═══ Data under study ═══

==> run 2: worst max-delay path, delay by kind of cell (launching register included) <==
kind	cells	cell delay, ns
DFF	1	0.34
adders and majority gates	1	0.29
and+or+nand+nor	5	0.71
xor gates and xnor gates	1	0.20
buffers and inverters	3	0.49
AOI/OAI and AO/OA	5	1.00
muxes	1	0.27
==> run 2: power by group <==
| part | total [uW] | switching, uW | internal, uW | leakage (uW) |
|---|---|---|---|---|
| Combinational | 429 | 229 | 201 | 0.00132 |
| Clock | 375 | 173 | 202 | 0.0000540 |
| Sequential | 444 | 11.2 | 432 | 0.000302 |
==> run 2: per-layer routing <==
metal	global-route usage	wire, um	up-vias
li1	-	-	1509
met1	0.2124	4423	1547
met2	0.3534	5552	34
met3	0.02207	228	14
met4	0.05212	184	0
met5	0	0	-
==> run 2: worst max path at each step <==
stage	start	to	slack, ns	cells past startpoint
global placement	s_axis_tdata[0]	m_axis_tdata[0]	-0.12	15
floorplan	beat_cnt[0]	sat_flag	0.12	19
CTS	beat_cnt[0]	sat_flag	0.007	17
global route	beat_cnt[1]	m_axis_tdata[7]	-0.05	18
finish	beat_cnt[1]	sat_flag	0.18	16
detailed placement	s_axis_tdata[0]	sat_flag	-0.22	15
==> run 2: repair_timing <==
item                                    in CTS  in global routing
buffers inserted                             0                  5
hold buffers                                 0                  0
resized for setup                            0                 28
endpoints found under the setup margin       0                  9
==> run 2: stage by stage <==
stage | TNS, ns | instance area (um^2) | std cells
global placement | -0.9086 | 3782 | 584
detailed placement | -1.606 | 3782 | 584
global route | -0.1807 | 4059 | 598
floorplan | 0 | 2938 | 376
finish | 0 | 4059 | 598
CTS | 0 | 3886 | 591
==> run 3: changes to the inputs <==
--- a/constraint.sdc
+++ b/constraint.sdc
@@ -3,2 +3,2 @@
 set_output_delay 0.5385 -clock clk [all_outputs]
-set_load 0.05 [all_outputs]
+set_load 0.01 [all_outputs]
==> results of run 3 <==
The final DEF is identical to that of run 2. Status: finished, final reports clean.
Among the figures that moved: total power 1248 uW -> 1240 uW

═══
═══ Data under study ═══

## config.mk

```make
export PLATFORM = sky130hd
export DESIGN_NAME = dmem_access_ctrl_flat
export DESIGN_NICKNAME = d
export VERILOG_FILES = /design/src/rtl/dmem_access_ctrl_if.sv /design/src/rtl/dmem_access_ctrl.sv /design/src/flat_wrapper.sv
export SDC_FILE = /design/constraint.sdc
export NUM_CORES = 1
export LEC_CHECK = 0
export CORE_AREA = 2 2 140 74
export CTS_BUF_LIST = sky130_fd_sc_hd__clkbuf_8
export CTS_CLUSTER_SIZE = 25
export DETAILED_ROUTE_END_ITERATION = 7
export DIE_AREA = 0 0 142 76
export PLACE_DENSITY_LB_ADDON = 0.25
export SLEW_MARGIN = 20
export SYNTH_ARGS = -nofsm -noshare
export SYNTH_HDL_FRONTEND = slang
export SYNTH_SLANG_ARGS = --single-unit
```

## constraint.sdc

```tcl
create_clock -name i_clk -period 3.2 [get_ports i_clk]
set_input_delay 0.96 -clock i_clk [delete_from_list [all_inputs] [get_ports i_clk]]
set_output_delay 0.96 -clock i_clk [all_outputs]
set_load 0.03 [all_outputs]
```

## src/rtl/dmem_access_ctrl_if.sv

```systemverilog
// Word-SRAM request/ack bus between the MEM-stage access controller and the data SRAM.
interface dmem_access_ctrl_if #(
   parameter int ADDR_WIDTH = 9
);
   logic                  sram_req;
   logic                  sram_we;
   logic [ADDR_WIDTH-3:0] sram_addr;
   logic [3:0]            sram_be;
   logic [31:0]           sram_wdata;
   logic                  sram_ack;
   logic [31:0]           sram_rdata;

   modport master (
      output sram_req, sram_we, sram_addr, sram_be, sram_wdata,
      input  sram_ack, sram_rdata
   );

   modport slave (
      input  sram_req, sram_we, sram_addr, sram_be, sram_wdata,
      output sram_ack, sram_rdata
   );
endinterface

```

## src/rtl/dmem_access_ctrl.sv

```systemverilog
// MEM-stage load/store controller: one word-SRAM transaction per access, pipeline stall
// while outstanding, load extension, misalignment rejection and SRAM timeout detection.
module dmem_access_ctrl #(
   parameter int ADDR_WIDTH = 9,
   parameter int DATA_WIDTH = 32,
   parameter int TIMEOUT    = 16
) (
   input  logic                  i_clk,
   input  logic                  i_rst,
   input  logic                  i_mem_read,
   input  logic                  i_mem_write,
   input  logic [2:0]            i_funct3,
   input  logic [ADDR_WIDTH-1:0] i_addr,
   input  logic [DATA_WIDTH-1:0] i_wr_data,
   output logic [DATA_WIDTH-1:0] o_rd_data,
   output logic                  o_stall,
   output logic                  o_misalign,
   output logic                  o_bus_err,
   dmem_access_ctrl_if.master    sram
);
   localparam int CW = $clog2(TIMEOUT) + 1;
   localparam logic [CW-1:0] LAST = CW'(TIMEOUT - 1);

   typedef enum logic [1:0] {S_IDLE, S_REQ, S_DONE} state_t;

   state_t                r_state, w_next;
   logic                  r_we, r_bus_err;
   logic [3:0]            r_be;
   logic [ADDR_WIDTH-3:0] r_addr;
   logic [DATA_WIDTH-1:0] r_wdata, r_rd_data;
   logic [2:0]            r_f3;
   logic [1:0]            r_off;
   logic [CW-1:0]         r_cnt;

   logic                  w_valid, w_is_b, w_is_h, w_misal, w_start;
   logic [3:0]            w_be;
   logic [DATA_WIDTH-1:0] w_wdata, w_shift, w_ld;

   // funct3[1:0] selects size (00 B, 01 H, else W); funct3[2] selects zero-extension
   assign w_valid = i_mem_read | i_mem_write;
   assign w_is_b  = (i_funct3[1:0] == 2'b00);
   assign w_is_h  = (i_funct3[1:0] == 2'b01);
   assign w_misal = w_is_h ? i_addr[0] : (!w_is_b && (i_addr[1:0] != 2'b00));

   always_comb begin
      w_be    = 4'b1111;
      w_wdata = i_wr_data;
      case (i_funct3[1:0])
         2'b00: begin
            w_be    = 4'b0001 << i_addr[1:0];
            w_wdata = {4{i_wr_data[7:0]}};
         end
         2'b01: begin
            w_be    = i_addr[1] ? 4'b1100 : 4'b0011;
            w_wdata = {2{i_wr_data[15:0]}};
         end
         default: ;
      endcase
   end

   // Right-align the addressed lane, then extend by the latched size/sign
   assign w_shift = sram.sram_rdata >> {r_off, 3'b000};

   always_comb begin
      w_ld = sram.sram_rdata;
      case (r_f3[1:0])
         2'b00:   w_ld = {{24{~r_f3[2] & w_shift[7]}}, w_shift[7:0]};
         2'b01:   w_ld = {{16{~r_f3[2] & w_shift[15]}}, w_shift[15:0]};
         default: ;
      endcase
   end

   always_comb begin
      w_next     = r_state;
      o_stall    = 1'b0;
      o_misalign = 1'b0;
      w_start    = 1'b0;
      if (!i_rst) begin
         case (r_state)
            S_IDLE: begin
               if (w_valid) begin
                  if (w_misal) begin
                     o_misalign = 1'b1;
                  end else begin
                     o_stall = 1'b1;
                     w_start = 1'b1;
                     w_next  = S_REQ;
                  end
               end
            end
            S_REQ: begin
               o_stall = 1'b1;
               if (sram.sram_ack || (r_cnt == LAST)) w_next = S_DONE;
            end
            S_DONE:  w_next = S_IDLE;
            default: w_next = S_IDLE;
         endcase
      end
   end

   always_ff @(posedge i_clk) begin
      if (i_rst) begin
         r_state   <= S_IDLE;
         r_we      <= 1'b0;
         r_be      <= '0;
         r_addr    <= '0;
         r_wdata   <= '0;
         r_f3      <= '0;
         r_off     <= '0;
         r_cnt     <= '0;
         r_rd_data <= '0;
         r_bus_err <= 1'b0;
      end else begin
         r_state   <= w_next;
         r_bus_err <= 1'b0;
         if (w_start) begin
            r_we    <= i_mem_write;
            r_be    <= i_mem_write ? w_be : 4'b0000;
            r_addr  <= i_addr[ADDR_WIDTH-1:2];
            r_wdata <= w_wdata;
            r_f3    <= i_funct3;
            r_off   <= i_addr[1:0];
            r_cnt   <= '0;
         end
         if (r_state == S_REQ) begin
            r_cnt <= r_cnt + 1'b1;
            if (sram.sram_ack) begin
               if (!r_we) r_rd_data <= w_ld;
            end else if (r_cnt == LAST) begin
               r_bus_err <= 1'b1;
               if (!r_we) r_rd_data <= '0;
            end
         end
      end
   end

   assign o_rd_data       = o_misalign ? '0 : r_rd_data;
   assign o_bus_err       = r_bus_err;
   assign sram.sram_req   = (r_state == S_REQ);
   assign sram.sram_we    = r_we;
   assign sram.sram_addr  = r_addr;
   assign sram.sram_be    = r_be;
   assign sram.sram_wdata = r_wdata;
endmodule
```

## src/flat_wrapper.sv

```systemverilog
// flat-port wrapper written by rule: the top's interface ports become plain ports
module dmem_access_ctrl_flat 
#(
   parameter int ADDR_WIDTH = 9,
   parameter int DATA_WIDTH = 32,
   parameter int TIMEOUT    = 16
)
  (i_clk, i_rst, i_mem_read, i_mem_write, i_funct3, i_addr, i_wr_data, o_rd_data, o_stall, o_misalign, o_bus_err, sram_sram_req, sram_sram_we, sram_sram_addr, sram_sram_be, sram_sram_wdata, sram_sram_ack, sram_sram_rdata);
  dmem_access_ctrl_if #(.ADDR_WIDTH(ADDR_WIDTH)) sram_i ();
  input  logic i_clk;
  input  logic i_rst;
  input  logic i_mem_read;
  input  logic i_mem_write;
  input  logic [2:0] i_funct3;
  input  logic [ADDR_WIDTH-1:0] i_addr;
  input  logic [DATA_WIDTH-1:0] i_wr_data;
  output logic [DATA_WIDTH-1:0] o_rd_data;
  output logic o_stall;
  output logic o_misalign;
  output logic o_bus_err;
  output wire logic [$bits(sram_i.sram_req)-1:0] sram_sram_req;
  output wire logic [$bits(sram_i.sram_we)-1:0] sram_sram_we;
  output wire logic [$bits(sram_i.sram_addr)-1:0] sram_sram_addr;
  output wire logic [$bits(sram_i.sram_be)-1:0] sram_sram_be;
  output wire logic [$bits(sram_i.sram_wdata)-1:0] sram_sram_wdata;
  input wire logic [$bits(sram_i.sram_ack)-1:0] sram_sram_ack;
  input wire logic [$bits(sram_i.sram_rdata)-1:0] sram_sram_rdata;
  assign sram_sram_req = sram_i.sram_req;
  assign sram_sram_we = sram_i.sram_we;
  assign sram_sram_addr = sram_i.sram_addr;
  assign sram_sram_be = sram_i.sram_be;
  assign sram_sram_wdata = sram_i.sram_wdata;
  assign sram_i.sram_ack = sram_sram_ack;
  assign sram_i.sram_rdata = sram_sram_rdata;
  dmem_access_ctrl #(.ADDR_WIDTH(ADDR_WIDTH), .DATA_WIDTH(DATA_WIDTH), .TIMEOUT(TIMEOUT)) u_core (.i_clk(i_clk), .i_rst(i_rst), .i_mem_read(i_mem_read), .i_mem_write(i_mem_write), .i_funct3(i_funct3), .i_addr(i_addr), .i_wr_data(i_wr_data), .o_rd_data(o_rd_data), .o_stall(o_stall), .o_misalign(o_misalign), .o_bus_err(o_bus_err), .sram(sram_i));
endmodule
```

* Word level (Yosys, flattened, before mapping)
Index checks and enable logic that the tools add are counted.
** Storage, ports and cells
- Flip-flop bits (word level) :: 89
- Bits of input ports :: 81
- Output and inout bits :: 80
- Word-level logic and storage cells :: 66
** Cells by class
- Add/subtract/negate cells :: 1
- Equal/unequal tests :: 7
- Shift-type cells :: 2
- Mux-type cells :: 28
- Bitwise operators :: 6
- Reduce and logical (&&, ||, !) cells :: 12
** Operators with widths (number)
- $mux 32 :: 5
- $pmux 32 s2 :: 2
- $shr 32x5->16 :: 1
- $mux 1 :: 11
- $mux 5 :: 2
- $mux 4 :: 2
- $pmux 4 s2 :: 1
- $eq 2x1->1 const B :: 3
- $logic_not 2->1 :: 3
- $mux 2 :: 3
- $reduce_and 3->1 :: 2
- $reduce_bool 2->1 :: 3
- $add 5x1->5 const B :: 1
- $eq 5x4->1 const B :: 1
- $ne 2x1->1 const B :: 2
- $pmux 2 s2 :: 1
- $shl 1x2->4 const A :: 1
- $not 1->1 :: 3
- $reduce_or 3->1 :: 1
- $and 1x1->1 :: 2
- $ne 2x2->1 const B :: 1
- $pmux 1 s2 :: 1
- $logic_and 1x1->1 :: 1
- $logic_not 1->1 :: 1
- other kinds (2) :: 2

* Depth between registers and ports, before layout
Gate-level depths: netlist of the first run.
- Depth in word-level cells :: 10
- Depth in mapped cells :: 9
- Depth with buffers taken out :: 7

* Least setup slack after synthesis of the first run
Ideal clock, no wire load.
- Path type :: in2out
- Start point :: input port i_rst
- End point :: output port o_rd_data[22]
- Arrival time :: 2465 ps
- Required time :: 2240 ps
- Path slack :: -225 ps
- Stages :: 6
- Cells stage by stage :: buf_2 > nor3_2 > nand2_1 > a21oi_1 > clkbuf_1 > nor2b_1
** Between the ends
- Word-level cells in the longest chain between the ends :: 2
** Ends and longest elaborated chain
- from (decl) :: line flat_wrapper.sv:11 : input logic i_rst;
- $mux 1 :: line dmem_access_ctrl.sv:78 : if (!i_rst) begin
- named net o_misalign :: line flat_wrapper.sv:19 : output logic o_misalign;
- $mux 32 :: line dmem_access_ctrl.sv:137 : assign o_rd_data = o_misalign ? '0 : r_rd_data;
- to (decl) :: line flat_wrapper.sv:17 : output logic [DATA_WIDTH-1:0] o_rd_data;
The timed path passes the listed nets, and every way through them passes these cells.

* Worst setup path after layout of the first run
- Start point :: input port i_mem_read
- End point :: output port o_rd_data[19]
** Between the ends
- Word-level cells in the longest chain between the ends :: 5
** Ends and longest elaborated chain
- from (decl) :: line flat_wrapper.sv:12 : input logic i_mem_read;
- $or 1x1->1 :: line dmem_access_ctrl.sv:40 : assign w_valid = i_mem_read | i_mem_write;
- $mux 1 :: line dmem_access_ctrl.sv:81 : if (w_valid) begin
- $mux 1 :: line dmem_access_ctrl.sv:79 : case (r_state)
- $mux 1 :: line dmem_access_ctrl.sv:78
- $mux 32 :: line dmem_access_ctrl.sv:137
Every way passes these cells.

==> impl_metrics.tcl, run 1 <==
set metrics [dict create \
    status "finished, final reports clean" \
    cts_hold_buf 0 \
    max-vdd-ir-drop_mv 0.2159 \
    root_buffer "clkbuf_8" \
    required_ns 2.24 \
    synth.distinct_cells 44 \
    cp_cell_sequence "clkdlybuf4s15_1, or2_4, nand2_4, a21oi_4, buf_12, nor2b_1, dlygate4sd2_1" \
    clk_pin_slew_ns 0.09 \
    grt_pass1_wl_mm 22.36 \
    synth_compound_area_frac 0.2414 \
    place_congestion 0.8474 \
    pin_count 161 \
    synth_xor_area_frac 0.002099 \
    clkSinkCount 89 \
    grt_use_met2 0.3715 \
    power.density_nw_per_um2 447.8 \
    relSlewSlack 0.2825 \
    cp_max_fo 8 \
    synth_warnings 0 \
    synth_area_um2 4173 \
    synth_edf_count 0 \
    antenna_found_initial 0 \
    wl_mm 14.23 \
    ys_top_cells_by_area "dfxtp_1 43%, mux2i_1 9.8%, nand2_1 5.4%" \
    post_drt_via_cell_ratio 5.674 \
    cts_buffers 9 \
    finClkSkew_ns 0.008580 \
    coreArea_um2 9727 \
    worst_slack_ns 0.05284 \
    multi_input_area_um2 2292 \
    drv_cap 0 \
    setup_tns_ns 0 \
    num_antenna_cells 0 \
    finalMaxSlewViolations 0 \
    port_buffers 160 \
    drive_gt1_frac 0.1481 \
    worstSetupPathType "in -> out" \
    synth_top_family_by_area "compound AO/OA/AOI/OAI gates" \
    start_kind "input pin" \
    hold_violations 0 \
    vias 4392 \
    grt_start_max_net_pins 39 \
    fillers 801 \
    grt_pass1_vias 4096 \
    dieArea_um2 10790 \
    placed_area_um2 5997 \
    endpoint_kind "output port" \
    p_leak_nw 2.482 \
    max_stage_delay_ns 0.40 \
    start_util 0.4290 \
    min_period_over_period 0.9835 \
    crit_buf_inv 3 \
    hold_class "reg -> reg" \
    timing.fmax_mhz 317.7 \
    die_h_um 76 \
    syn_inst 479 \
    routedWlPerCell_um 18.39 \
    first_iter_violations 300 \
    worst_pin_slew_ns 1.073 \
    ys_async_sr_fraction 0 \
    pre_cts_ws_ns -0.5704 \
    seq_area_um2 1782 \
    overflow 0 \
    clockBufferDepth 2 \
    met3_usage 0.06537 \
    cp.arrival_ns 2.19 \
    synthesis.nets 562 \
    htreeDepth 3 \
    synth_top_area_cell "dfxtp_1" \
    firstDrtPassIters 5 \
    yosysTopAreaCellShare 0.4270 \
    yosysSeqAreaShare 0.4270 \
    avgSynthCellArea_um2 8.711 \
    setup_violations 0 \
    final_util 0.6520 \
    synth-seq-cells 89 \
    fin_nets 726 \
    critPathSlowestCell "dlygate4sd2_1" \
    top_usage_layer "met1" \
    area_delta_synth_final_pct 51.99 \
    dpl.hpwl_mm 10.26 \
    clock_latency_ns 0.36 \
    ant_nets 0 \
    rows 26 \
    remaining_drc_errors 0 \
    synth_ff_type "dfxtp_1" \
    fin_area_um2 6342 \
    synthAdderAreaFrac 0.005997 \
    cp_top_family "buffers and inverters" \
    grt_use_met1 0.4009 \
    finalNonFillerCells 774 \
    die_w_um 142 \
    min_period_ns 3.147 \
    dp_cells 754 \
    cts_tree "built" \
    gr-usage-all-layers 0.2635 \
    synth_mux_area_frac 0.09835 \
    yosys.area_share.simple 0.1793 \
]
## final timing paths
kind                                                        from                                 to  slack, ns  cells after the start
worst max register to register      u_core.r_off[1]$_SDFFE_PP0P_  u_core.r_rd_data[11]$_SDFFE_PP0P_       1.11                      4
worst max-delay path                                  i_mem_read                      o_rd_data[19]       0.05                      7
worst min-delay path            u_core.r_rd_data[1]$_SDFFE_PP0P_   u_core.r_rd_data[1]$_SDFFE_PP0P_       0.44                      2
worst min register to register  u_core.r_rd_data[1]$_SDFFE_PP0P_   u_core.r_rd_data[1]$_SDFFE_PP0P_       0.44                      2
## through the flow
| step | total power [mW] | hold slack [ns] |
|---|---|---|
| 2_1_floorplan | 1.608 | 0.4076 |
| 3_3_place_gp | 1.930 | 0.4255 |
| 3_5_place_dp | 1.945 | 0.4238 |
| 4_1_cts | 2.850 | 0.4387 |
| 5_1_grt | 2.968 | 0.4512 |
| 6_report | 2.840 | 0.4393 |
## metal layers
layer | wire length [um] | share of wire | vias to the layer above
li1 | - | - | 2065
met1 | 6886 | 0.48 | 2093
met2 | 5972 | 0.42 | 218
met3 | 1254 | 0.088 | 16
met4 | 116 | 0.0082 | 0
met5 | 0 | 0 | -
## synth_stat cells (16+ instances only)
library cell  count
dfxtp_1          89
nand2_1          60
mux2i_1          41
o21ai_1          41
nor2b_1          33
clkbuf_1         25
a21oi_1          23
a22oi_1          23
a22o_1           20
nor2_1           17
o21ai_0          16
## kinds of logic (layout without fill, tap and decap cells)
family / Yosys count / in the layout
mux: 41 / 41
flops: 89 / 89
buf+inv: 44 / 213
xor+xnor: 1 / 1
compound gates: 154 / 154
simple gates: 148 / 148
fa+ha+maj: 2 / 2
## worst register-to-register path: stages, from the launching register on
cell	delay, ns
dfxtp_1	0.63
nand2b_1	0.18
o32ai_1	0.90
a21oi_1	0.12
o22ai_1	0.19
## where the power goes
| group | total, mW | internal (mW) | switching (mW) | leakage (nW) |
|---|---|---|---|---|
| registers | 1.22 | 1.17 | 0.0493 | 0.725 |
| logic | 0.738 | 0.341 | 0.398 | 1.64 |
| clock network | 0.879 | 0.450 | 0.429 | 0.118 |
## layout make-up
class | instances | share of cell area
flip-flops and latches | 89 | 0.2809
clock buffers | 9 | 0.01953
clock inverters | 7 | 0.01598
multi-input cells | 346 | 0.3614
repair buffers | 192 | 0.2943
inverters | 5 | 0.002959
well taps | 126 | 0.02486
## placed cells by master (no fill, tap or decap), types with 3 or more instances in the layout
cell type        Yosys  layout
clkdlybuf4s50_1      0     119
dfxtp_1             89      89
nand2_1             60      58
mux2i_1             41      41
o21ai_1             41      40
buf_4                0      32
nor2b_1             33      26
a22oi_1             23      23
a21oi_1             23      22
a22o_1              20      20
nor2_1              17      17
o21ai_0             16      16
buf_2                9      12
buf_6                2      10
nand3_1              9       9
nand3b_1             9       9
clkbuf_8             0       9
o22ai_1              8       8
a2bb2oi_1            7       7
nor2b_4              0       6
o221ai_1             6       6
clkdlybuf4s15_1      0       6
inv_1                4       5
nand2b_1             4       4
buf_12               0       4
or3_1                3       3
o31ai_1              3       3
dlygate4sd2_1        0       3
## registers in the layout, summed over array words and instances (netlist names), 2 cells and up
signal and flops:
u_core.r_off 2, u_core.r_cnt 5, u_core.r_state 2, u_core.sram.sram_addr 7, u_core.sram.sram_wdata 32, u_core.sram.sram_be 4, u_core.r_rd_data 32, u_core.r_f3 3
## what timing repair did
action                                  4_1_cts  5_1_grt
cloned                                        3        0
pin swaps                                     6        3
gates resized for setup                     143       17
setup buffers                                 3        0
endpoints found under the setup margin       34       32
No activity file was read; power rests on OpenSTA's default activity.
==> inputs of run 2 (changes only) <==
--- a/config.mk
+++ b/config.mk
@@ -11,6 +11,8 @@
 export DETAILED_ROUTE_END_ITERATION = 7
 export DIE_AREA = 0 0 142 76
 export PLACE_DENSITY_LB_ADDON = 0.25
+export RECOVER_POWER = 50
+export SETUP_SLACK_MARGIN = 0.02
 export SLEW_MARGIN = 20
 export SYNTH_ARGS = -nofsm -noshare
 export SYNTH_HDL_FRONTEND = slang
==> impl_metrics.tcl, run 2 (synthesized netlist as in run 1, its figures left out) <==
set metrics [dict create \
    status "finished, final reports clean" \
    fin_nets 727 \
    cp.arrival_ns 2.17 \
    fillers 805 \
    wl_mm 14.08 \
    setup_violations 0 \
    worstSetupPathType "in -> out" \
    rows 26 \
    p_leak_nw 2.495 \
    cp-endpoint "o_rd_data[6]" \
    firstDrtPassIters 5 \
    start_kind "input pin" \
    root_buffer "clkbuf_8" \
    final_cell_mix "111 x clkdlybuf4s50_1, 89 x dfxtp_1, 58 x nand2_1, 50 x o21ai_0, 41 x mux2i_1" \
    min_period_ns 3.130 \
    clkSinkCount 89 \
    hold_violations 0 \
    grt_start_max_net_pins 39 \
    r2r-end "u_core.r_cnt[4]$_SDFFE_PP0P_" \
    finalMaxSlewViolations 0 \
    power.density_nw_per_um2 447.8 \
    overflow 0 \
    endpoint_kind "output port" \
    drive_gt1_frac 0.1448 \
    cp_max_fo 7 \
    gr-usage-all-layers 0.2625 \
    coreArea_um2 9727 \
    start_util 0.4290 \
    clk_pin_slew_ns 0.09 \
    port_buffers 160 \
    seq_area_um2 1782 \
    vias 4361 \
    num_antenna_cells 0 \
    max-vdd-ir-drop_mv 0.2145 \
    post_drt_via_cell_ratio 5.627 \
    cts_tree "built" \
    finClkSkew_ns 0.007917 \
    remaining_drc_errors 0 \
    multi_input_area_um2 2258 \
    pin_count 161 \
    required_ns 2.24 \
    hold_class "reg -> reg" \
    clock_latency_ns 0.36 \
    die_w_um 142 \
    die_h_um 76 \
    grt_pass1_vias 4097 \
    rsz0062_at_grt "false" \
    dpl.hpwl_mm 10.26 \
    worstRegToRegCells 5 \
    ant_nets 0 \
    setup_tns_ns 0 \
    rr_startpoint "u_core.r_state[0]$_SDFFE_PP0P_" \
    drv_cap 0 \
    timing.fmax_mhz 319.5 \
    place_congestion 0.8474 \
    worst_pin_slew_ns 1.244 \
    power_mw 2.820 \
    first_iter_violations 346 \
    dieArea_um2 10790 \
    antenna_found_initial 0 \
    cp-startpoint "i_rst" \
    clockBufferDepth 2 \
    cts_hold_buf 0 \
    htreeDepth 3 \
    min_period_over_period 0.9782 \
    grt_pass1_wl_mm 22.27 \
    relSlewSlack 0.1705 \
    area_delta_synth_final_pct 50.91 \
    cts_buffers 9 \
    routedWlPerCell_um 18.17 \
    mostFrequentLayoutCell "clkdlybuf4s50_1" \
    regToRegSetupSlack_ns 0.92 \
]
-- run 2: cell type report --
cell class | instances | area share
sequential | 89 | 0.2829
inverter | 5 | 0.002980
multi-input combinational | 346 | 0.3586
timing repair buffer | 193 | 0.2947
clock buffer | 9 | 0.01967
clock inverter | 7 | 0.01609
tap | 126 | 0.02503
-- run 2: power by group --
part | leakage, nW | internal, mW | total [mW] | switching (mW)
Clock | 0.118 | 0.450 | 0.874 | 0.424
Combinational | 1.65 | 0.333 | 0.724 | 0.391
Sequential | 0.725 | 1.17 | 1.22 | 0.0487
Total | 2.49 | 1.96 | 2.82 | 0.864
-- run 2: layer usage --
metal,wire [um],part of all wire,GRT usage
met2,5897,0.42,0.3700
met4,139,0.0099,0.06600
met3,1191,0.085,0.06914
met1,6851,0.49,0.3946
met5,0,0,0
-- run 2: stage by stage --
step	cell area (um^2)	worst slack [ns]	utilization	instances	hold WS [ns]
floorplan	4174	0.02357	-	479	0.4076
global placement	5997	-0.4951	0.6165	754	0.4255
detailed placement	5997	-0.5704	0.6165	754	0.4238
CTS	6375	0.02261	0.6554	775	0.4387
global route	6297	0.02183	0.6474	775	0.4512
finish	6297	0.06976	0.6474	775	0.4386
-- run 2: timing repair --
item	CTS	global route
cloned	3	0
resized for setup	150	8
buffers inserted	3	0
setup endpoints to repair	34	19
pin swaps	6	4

═══

#### Task to complete
Repeat exactly the lines of the listing above, from the one with "xor gates and" down to the one with "run 2: per-layer"; both of those lines belong in the range.

#### Your response
xor gates and xnor gates	1	0.20
buffers and inverters	3	0.49
AOI/OAI and AO/OA	5	1.00
muxes	1	0.27
==> run 2: power by group <==
| part | total [uW] | switching, uW | internal, uW | leakage (uW) |
|---|---|---|---|---|
| Combinational | 429 | 229 | 201 | 0.00132 |
| Clock | 375 | 173 | 202 | 0.0000540 |
| Sequential | 444 | 11.2 | 432 | 0.000302 |
==> run 2: per-layer routing <==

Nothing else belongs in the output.